Mountain in Colombia

Pico Simmonds is a mountain in northern Colombia.

==Description==
Pico Simmonds is a 5596 meter summit in the Sierra Nevada de Santa Marta range. It ranks as the third-highest peak of the range, and the third-highest in the country. The peak is within Sierra Nevada de Santa Marta National Natural Park, Colombia's second oldest national park, established in 1964. Precipitation runoff from the mountain's northwest slope drains to the Tucurinca River, the northeast slope drains to the Palomino River, and the south slope drains to the Aracataca River. Topographic relief is significant as the north slope rises 1,200 meters (3,937 feet) in two kilometers (1.24 miles).
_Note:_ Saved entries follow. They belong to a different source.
[src/rtl/mod_pkg.sv]
// Widths shared by mod_byte_fifo and data_mod_fsm so both ends of the byte
// stream agree on data and pointer sizes.
package mod_pkg;
  localparam int MOD_DW         = 8;
  localparam int MOD_FIFO_DEPTH = 16;
  localparam int MOD_FIFO_AW    = 4;
endpackage

[src/rtl/mod_fifo_regfile.sv]
// DEPTH x DW storage array for the byte FIFO: one synchronous write port and
// one combinational read port. Contents are deliberately not reset.
module mod_fifo_regfile
  import mod_pkg::*;
#(
  parameter int DW    = MOD_DW,
  parameter int DEPTH = MOD_FIFO_DEPTH,
  parameter int AW    = MOD_FIFO_AW
) (
  input  logic          clk,
  input  logic          we,
  input  logic [AW-1:0] waddr,
  input  logic [DW-1:0] wdata,
  input  logic [AW-1:0] raddr,
  output logic [DW-1:0] rdata
);

  logic [DW-1:0] mem [DEPTH];

  always_ff @(posedge clk) begin
    if (we) begin
      mem[waddr] <= wdata;
    end
  end

  assign rdata = mem[raddr];

endmodule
The nearest higher peak is Pico Simón Bolívar, 1.6 kilometers (one mile) to the east-southeast. In 1976, Philip de Gruyter and Tom Simpson climbed Pico Simmonds as part of a traverse of the range. On January 23, 2023, Alex Torres and Sergio Garcia Gomez climbed the peak via the North Ridge.

==Climate==
Based on the Köppen climate classification, Pico Simmonds is located in a tundra climate zone. Here in the tierra fría, air coming off the Caribbean Sea is forced upward by the mountains (orographic lift), causing moisture to drop in the form of rain and snow. This climate supports the Simmonds Glacier on the northwest slope of the peak. The months of December through April offer the most favorable weather for visiting this area.